◆ Data excerpts:
——————————
What follows belongs to an exercise in optimizing a design on an open flow for small area; a production flow would make more cautious choices. Function was checked by simulation only, so behaviour that the tests miss may differ from the original. Power is estimated from default activity; no workload was simulated. The clock port is modelled as an ideal driver; clocking choices that lean on that would not hold on a real chip.

===== flow/design.v =====
package jesd204_tx_pkg;
   typedef logic [31:0] lane_word_t;
   typedef enum logic [1:0] {
      IDLE,
      PRIME,
      RUN
   } src_fifo_state_t;
endpackage
module jesd204_tx_sdpram #(
   parameter int unsigned Lanes = 4,
   parameter int unsigned Rows  = 16
) (
   input  logic                       clk_i,
   input  logic [Rows-1:0]            wr_row_i,
   input  logic [Rows-1:0]            hold_row_i,
   input  jesd204_tx_pkg::lane_word_t [Lanes-1:0]     wr_data_i,
   input  logic [Rows-1:0]            rd_row_i,
   output jesd204_tx_pkg::lane_word_t [Lanes-1:0]     rd_data_o
);
   localparam int unsigned W = Lanes * 32;
   logic [Rows-1:0][W-1:0] mem_q;
   logic [W-1:0]           wr_bits;
   logic [W-1:0]           rd_bits;
   assign wr_bits = wr_data_i;
   for (genvar i = 0; i < Rows; i++) begin : g_row
      always_ff @(posedge clk_i) begin
         mem_q[i] <= (wr_bits  & {W{wr_row_i[i]}})
                   | (mem_q[i] & {W{hold_row_i[i]}});
      end
   end
   always_comb begin
      rd_bits = '0;
      for (int i = 0; i < Rows; i++) begin
         rd_bits = rd_bits | ({W{rd_row_i[i]}} & mem_q[i]);
      end
   end
   assign rd_data_o = rd_bits;
endmodule
module jesd204_tx_src_fifo #(
   parameter int unsigned LANES  = 4,
   parameter int unsigned DEPTH  = 16,
   parameter int unsigned THRESH = 8
) (
   input  logic                       CLK,
   input  logic                       RST_n,
   input  logic                       S_VALID,
   output logic                       S_READY,
   input  jesd204_tx_pkg::lane_word_t [LANES-1:0]     S_DATA,
   input  logic                       RDY,
   output jesd204_tx_pkg::lane_word_t [LANES-1:0]     DI,
   output logic [$clog2(DEPTH):0]     LEVEL,
   output logic                       UNDERFLOW,
   input  logic                       CLR_ERR
);
   localparam int unsigned PW   = $clog2(DEPTH) + 1;
   localparam int unsigned ROWS = (THRESH + 1 < DEPTH) ? THRESH + 1 : DEPTH;
   localparam int unsigned MAXL = (THRESH + 1 < DEPTH) ? THRESH + 1 : DEPTH;
   localparam int unsigned LW   = $clog2(MAXL + 1);
   jesd204_tx_pkg::src_fifo_state_t state_q, state_d;
   logic [LW-1:0]   level_q, level_d;
   logic [ROWS-1:0] wr_oh_q, wr_oh_d;      
   logic [ROWS-1:0] wr_ohn_q;              
   logic [ROWS-1:0] rd_oh_q, rd_oh_d;      
   logic [ROWS-1:0] di_row_q;              
   logic            underflow_q, underflow_d;
   logic            full, empty, push, wr_en, pop, flush, uf_set, reach;
   logic [ROWS-1:0] wr_row, hold_row;
   assign full  = (LW'(DEPTH) == level_q) && (DEPTH <= MAXL);
   assign empty = (level_q == '0);
   assign S_READY = !full || (state_q == jesd204_tx_pkg::IDLE);
   assign push    = S_VALID && S_READY;
   assign wr_en   = push && !flush;
   assign LEVEL   = PW'(level_q);
   assign reach = ({1'b0, level_q} + (LW + 1)'(push)) >= (LW + 1)'(THRESH);
   always_comb begin
      state_d = state_q;
      pop     = 1'b0;
      flush   = 1'b0;
      uf_set  = 1'b0;
      unique case (state_q)
         jesd204_tx_pkg::IDLE: begin
            flush = 1'b1;
            state_d = jesd204_tx_pkg::PRIME;
         end
         jesd204_tx_pkg::PRIME: begin
            if (reach) begin
               state_d = jesd204_tx_pkg::RUN;
            end
         end
         jesd204_tx_pkg::RUN: begin
            if (empty) begin
               uf_set  = 1'b1;
               state_d = jesd204_tx_pkg::PRIME;
            end else begin
               pop = 1'b1;
            end
         end
         default: state_d = jesd204_tx_pkg::IDLE;
      endcase
      if (!RDY) begin
         state_d = jesd204_tx_pkg::IDLE;
         pop     = 1'b0;
         uf_set  = 1'b0;
      end
   end
   always_comb begin
      level_d = level_q;
      wr_oh_d = wr_oh_q;
      rd_oh_d = rd_oh_q;
      if (flush) begin
         level_d = '0;
         rd_oh_d = wr_oh_q;
      end else begin
         if (wr_en) begin
            wr_oh_d = {wr_oh_q[ROWS-2:0], wr_oh_q[ROWS-1]};
         end
         if (pop) begin
            rd_oh_d = {rd_oh_q[ROWS-2:0], rd_oh_q[ROWS-1]};
         end
         level_d = level_q + LW'(wr_en) - LW'(pop);
      end
   end
   assign underflow_d = uf_set || (underflow_q && !CLR_ERR);
   always_ff @(posedge CLK or negedge RST_n) begin
      if (!RST_n) begin
         state_q     <= jesd204_tx_pkg::IDLE;
         level_q     <= '0;
         wr_oh_q     <= ROWS'(1);
         wr_ohn_q    <= ~ROWS'(1);
         rd_oh_q     <= ROWS'(1);
         di_row_q    <= '0;
         underflow_q <= 1'b0;
      end else begin
         state_q     <= state_d;
         level_q     <= level_d;
         wr_oh_q     <= wr_oh_d;
         wr_ohn_q    <= ~wr_oh_d;
         rd_oh_q     <= rd_oh_d;
         di_row_q    <= pop ? rd_oh_q : '0;
         underflow_q <= underflow_d;
      end
   end
   assign UNDERFLOW = underflow_q;
   for (genvar i = 0; i < ROWS; i++) begin : g_row
      assign wr_row[i]   = wr_en && wr_oh_q[i];
      assign hold_row[i] = wr_ohn_q[i] || full;
   end
   jesd204_tx_sdpram #(
      .Lanes (LANES),
      .Rows  (ROWS)
   ) u_ram (
      .clk_i      (CLK),
      .wr_row_i   (wr_row),
      .hold_row_i (hold_row),
      .wr_data_i  (S_DATA),
      .rd_row_i   (di_row_q),
      .rd_data_o  (DI)
   );
endmodule

===== flow/config.mk =====
export PLATFORM = sky130hd
export DESIGN_NAME = jesd204_tx_src_fifo
export DESIGN_NICKNAME = jesd204_tx_src_fifo
export VERILOG_FILES = /design/flow/design.v
export SDC_FILE = /design/flow/constraint.sdc
export NUM_CORES = 4
export LEC_CHECK = 0
export CAP_MARGIN = 0
export CORE_MARGIN = 2
export CORE_UTILIZATION = 70
export CTS_BUF_LIST = sky130_fd_sc_hd__clkbuf_16
export CTS_CLUSTER_DIAMETER = 50
export CTS_CLUSTER_SIZE = 30
export SLEW_MARGIN = 0

===== flow/constraint.sdc =====
create_clock -name core_clock -period 5.0 [get_ports {CLK}]
set_input_delay 1.0000 -clock core_clock [delete_from_list [all_inputs] [get_ports {CLK}]]
set_output_delay 1.0000 -clock core_clock [all_outputs]
set_load 0.01 [all_outputs]

===== flow/run.sh =====
#!/bin/bash
# synth_recipe.tcl (not shown) runs the flow's synth.tcl, then flattens the netlist and writes it again
# the make line also repeats each setting of config.mk as NAME=value (left out here)
make -C /OpenROAD-flow-scripts/flow DESIGN_CONFIG=/design/flow/config.mk WORK_HOME=/design/flow/orfs CLKGATE_MAP_FILE= SYNTH_SCRIPT=/design/flow/synth_recipe.tcl finish

==> metrics.md, run 1 <==
| Metric | Value |
|---|---|
| Routed vias/inst | `approximately 8` |
| Cells after synthesis | `3,610` |
| Post-route cell area | `around 48,000 sq um` |
| WS Path Type | `reg2out` |
| Setup ws final | `about 0.70 ns` |
| Post-synth cell types | `37` |
| Global-route wire length before repair | `slightly above 200,000 microns` |
| Antenna violations before repair | `20` |
| P per Cell Area | `around 370 nW/um^2` |
| CTS Root Cell | `clkbuf_16` |
| FILL cells | `between 3k and 4k` |
| Crit path time final | `between 4 and 5 ns` |
| Worst-Skew Late Latency | `a little under 0.7 ns` |
| DIE AREA | `about 63,000 sq um` |
| H-tree Lvls | `3` |
| Area contributors post-synth | `dfxtp_1, a22o_1, a222oi_1` |
| RSZ-0062 raised after global routing | `no` |
| Core area | `around 60,000 sq um` |
| Cell area after synthesis | `roughly 43,000 sq um` |
| DP Area | `44,600 sq um` |
| Tot GR Track Use | `0.417` |
| I/O Buffers | `~270` |
| Status | `no timing/DRC/antenna violations` |
| # rows | `90` |
| Post-synth top flop | `dfxtp_1` |
| Crit-path max FO | `63` |
| Slew Limit Fails | `0` |
| Initial drt markers | `approximately 5.8k` |
| Final nets | `~3.7k` |
| Hold_ws | `between 0.4 and 0.5 ns` |
| CTS clk-pin slew, worst paths | `around 0.090 ns` |
| Die Ht | `roughly 250 microns` |
| Final Hold Vio Count | `0` |
| Buffers from clock root to sink, at most | `3` |
| Post-CTS Setup Repair Bufs | `0` |
| Sinks on Clock Net | `roughly 1.2k` |
| Number of global-route vias before repair | `34.8k` |
| Syn_nets | `approximately 3.8k` |
| Layout Area Growth over Synthesis | `12.2%` |
| Cts repair resizes | `0` |
| Max_cap viols | `0` |
| Clk_skew | `approximately 0.032 ns` |
| Ys async rst share | `0.0360` |
| Rel. slew slack | `0.147` |
| DP Worst Slack | `1.31 ns` |
| Post-DP HPWL | `about 70,000 microns` |
| CTS tree | `built` |
| Drt pass-1 iters | `10` |
| EDFF count, synth | `0` |
| Reg-to-reg critical path endpoint | `level_q[2]$_DFF_PN0_` |
| Sum Neg Setup Slack | `0 ns` |
| Final wirelength | `around 140,000 microns` |
| Syn_area_per_cell | `approximately 12 sq um` |
| Layout Utilization | `0.794` |
| FF+latch count, synth | `between 1k and 1.5k` |
| Vias | `about 35k` |
| # IOs | `approximately 270` |
| Worst hold path type | `in2async` |
| DR DRC count | `0` |
| CP Capture Type | `output port` |
| DR WL/cell | `~31 microns` |
| Worst slew pin tran | `around 1.3 ns` |
| Yosys warning total | `2` |
| Critical path arrival | `3.30 ns` |
| GPL Wtd Cong | `roughly 0.82` |
| Part of the Yosys area used for sequential elements | `0.566` |
| Starting Density | `0.708` |
| Tcrit/Tclk final | `0.860` |
| Setup violators final | `0` |
| Dominant cell type by area after synthesis | `dfxtp_1` |
| Commonest cells in the netlist | `a22o_1, dfxtp_1, clkbuf_1` |
| Hold-fix buffers at CTS | `0` |
| CP startpoint kind | `flop` |
| Global route overflow | `0` |
| Reg2Reg Setup Slack | `1.93 ns` |
| Post-route antenna net violation count | `0` |
| Max Clock Freq | `between 0.2 and 0.25 GHz` |
| Largest net degree at the start of global routing | `around 110` |
| Chip width | `roughly 250 microns` |
| Yosys top cell area share | `0.541` |
| Layout cells sized above 1 | `0.0709` |
| TritonCTS buffer count | `89` |
| Reg2reg start | `state_q[0]$_DFFE_PN0P_` |
| Worst R2R Path Depth | `8` |
| Leakage | `0.0184 uW` |
| Worst path required time | `around 4 ns` |
| Most common cell in the netlist | `a22o_1` |
| Worst vdd ir | `roughly 0.36 mV` |
cell type report:
class	count	area (sq um)	share of cell area
Antenna cell	11	27.5	0.000575
Clock buffer	89	2230	0.0465
Clock inverter	79	1000	0.0209
Inverter	6	22.5	0.000471
Multi-Input combinational cell	1885	16000	0.334
Sequential cell	1195	24200	0.506
Tap cell	782	978	0.0204
Timing Repair Buffer	330	3410	0.0713
worst max-delay path by stage:
stage                           endpoint             startpoint  slack, ns
CTS                                DI[8]  di_row_q[6]$_DFF_PN0_       0.73
floorplan           level_q[3]$_DFF_PN0_                S_VALID       2.21
global route                       DI[8]  di_row_q[6]$_DFF_PN0_       0.68
global placement    level_q[2]$_DFF_PN0_                S_VALID       1.44
detailed placement  level_q[2]$_DFF_PN0_                S_VALID       1.31
finish                             DI[8]  di_row_q[6]$_DFF_PN0_       0.70
cell usage in the layout, fill, tap and decap left out, types with 10 or more instances in the layout:
cell / count
a21o_1: 11
a21oi_1: 11
a221oi_1: 129
a222oi_1: 128
a22o_1: 1289
a22oi_1: 128
and2_1: 11
buf_12: 22
buf_4: 43
clkbuf_16: 89
clkdlybuf4s50_1: 264
clkinv_8: 17
dfrtp_1: 23
dfrtp_4: 17
dfxtp_1: 1152
diode_2: 11
inv_1: 10
inv_8: 12
nand3_1: 129
metal layers:
| metal | track usage | wire [microns] |
|---|---|---|
| met5 | 0 | 110 |
| met4 | 0.177 | 5180 |
| met3 | 0.0996 | 17100 |
| met2 | 0.654 | 62000 |
| met1 | 0.554 | 51200 |
logic make-up after synthesis:
logic type                 after synthesis  share of synthesized area
AOI/OAI and AO/OA                     1711                      0.350
and+or+nand+nor                        161                     0.0197
adders and majority gates               10                    0.00311
xor gates and xnor gates                 1                   0.000205
DFF                                   1195                      0.566
other                                    2                   0.000176
buffers and inverters                  530                     0.0603
power by group:
part | leakage (uW) | switching (uW) | internal [uW] | total, uW
sequential | 0.00980 | 19.7 | 9520 | 9540
combinational | 0.00705 | 218 | 144 | 362
clock | 0.00156 | 4020 | 3740 | 7750
total | 0.0184 | 4250 | 13400 | 17700
registers in the layout, summed over array words and instances, names as in the netlist:
register	count
di_row_q	9
underflow_q	1
wr_ohn_q	9
wr_oh_q	9
level_q	4
u_ram.mem_q	1152
rd_oh_q	9
state_q	2
metrics by stage:
stage                     std cells  power, uW
final                          4377      17700
after global routing           4374      18100
after CTS                      4366      17700
after detailed placement       4198      10100
after global placement         4198      10100
after floorplan                3610       9960
worst max-delay path, stage by stage, from the launching register on:
cell             delay (ns)
dfrtp_4                1.07
buf_4                  0.54
a22o_1                 0.22
a221oi_1               0.06
nand3_1                0.18
clkdlybuf4s50_1        0.55
==> inputs of run 2 (changes only) <==
--- a/flow/config.mk
+++ b/flow/config.mk
@@ -8,7 +8,7 @@
 export CAP_MARGIN = 0
 export CORE_MARGIN = 2
-export CORE_UTILIZATION = 70
+export CORE_UTILIZATION = 60
 export CTS_BUF_LIST = sky130_fd_sc_hd__clkbuf_16
-export CTS_CLUSTER_DIAMETER = 50
-export CTS_CLUSTER_SIZE = 30
+export CTS_CLUSTER_DIAMETER = 60
+export CTS_CLUSTER_SIZE = 24
 export SLEW_MARGIN = 0
==> metrics.md, run 2 <==
| Metric | Value |
|---|---|
| Top reg by flops | `u_ram.mem_q` |
| Max Clock Freq | `0.224 GHz (-3.5%)` |
| Commonest cells in the netlist | `a22o_1, dfxtp_1, clkbuf_1` |
| Yosys top cell area share | `0.541 (unchanged)` |
| CP startpoint kind | `flop` |
| Most common cell in the netlist | `a22o_1` |
| WS Path Type | `reg2out` |
| DR WL/cell | `30.4 microns (-1.8%)` |
| Tcrit/Tclk final | `0.891 (+0.0314)` |
| Cts repair resizes | `0 (unchanged)` |
| Crit path buf inv count | `2 (unchanged)` |
| DIE AREA | `73,200 sq um (+16%)` |
| Worst hold path type | `in2async` |
| Slowest cell on the critical path | `dfrtp_4` |
| FILL cells | `5,304 (+48%)` |
| Yosys warning total | `2 (unchanged)` |
| Final nets | `3,634 (-0.44%)` |
| Final wirelength | `137,000 microns (+0.74%)` |
| Post-synth cell types | `37 (unchanged)` |
| I/O Buffers | `265 (unchanged)` |
| Syn_area_per_cell | `11.8 sq um (unchanged)` |
| Rel. slew slack | `0.180 (+0.0328)` |
| Commonest non-fill, non-tap cell in the layout | `a22o_1` |
| Cells after synthesis | `3,610 (unchanged)` |
| Most Used Layer, Global Route | `met2` |
| Cell area after synthesis | `42,600 sq um (unchanged)` |
| Clk_skew | `0.0253 ns (-0.00701 ns)` |
| Ys async rst share | `0.0360 (unchanged)` |
| Routed vias/inst | `7.51 (-5.3%)` |
| Crit path time final | `4.45 ns (+0.157 ns)` |
| CTS Root Cell | `clkbuf_16` |
| Die Ht | `271 microns (+7.9%)` |
| Post-synth top flop | `dfxtp_1` |
| Max reg flops | `1,152 (unchanged)` |
| Sinks on Clock Net | `1,195 (unchanged)` |
| FF+latch count, synth | `1,195 (unchanged)` |
| Max_cap viols | `0 (unchanged)` |
| Grt met1 use | `0.497 (-0.0574)` |
| Core area | `70,100 sq um (+16%)` |
| Crit path max-delay family | `flip-flops` |
| Status | `no timing/DRC/antenna violations` |
| CP Capture Type | `output port` |
| Crit-path max FO | `69 (+9.5%)` |
| Dominant cell type by area after synthesis | `dfxtp_1` |
| Commonest non-fill, non-tap cells in the layout | `a22o_1, dfxtp_1, clkdlybuf4s50_1, a221oi_1, nand3_1` |
| Final Hold Vio Count | `0 (unchanged)` |
| Starting Density | `0.608 (-0.0999)` |
| Layout cells sized above 1 | `0.0582 (-0.0127)` |
| TritonCTS buffer count | `71 (-20%)` |
| P per Cell Area | `345 nW/um^2 (-6.6%)` |
| # rows | `97 (+7.8%)` |
| Number of global-route vias before repair | `33.3k (-4.2%)` |
| Met3 Usage GRT | `0.0745 (-0.0251)` |
| Leakage | `0.0180 uW (-2.3%)` |
| Critical path arrival | `3.45 ns (+0.15 ns)` |
| Worst slew pin tran | `1.23 ns (-0.0492 ns)` |
| Part of the Yosys area used for sequential elements | `0.566 (unchanged)` |
| Post-CTS Setup Repair Bufs | `0 (unchanged)` |
| M2 GR Usage | `0.556 (-0.0984)` |
| # IOs | `268 (unchanged)` |
| Drt pass-1 iters | `9 (-1)` |
| Max incr delay on CP | `1.22 ns (+0.15 ns)` |
| Hold-fix buffers at CTS | `0 (unchanged)` |
| GPL Wtd Cong | `0.838 (+1.5%)` |
| Antenna violations before repair | `17 (-15%)` |
| Area contributors post-synth | `dfxtp_1, a22o_1, a222oi_1` |
| Tot GR Track Use | `0.358 (-0.0589)` |
| Buffers from clock root to sink, at most | `3 (unchanged)` |
| Layout Area Growth over Synthesis | `10.4%` |
| Worst path required time | `4.00 ns (about the same)` |
| H-tree Lvls | `3 (unchanged)` |
| EDFF count, synth | `0 (unchanged)` |
| Global route overflow | `0 (unchanged)` |
| RSZ-0062 raised after global routing | `no` |
| Total power | `16,200 uW (-8.1%)` |
| Sum Neg Setup Slack | `0 ns (unchanged)` |
| Initial drt markers | `4,970 (-14%)` |
| Setup violators final | `0 (unchanged)` |
| CP cell instances | `buf_4 > a22o_1 > a221oi_1 > nand3_1 > clkdlybuf4s50_1` |
| Post-route antenna net violation count | `0 (unchanged)` |
| Worst vdd ir | `0.307 mV (-15%)` |
| Slew Limit Fails | `0 (unchanged)` |
| Vias | `33.7k (-2.8%)` |
| Post-DP HPWL | `72,200 microns (+3.3%)` |
| Syn_nets | `3,753 (unchanged)` |
| Largest net degree at the start of global routing | `99 (-9.2%)` |
| Worst-Skew Late Latency | `0.65 ns (-0.03 ns)` |
| Chip width | `271 microns (+7.9%)` |
| CTS clk-pin slew, worst paths | `0.10 ns (about the same)` |
| CTS tree | `built` |
| Global-route wire length before repair | `206,000 microns (about the same)` |
| DR DRC count | `0 (unchanged)` |
-- run 2: cell counts after synthesis --
Identical to the previous run, type by type.
-- run 2: per-layer routing --
| layer | vias to the layer above | routed length [microns] |
|---|---|---|
| li1 | 14157 | - |
| met1 | 17225 | 56000 |
| met2 | 2083 | 61800 |
| met3 | 260 | 14800 |
| met4 | 10 | 3840 |
| met5 | - | 62 |
-- run 2: layout make-up --
class	instances	area, sq um	area share
sequential	1195	24200	0.514
multi-input combinational	1885	16000	0.339
timing repair buffer	332	3410	0.0725
clock buffer	73	1830	0.0388
tap	940	1180	0.0250
clock inverter	48	434	0.00922
antenna	13	32.5	0.000691
inverter	6	22.5	0.000478
-- run 2: logic make-up after synthesis --
| family | synth area share |
|---|---|
| simple gates | 0.0197 |
| flops | 0.566 |
| xor+xnor | 0.000205 |
| compound gates | 0.350 |
| other cells | 0.000176 |
| buf+inv | 0.0603 |
| fa+ha+maj | 0.00311 |
-- run 2: per-stage QoR --
stage | hold WS [ns] | instance area [sq um] | cells | worst slack (ns) | util
6_report | 0.483 | 47100 | 4492 | 0.545 | 0.671
5_1_grt | 0.500 | 47100 | 4489 | 0.494 | 0.671
4_1_cts | 0.486 | 47100 | 4479 | 0.590 | 0.671
3_5_place_dp | 0.464 | 44800 | 4358 | 1.30 | 0.639
3_3_place_gp | 0.460 | 44800 | 4358 | 1.34 | 0.639
2_1_floorplan | 0.448 | 42600 | 3610 | 2.21 | -
-- run 2: final timing paths --
path / cells past startpoint / endpoint / slack (ns) / start
setup / recovery: 5 / DI[109] / 0.55 / di_row_q[0]$_DFF_PN0_
min in group core_clock: 1 / u_ram.mem_q[757]$_DFF_P_ / 0.48 / u_ram.mem_q[757]$_DFF_P_
hold reg to reg: 1 / u_ram.mem_q[757]$_DFF_P_ / 0.48 / u_ram.mem_q[757]$_DFF_P_
setup reg to reg: 8 / level_q[2]$_DFF_PN0_ / 1.95 / state_q[0]$_DFFE_PN0P_
max in group asynchronous: 1 / wr_ohn_q[6]$_DFF_PN0_ / 3.79 / RST_n
hold / removal: 1 / underflow_q$_DFF_PN0_ / 0.48 / RST_n
-- run 2: report_power, final --
group          internal (uW)  total (uW)  switching (uW)
Combinational            146         371             225
Clock                   2920        6310            3390
Sequential              9520        9540            19.7
-- run 2: worst register-to-register path: cells and delay by family, from the launching register on --
family / cells / cell delay [ns]
adder cells (fa/ha/maj): 3 / 1.07
AND/OR/NAND/NOR: 3 / 0.99
flip-flops: 1 / 0.62
XOR/XNOR: 1 / 0.18
buffers and inverters: 1 / 0.05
——————————
◆ Brief: Keep to the lines above, from the first one through the line where "package jesd204_tx_pkg;" appears, and copy them exactly.

◆ Result of this exercise:
What follows belongs to an exercise in optimizing a design on an open flow for small area; a production flow would make more cautious choices. Function was checked by simulation only, so behaviour that the tests miss may differ from the original. Power is estimated from default activity; no workload was simulated. The clock port is modelled as an ideal driver; clocking choices that lean on that would not hold on a real chip.

===== flow/design.v =====
package jesd204_tx_pkg;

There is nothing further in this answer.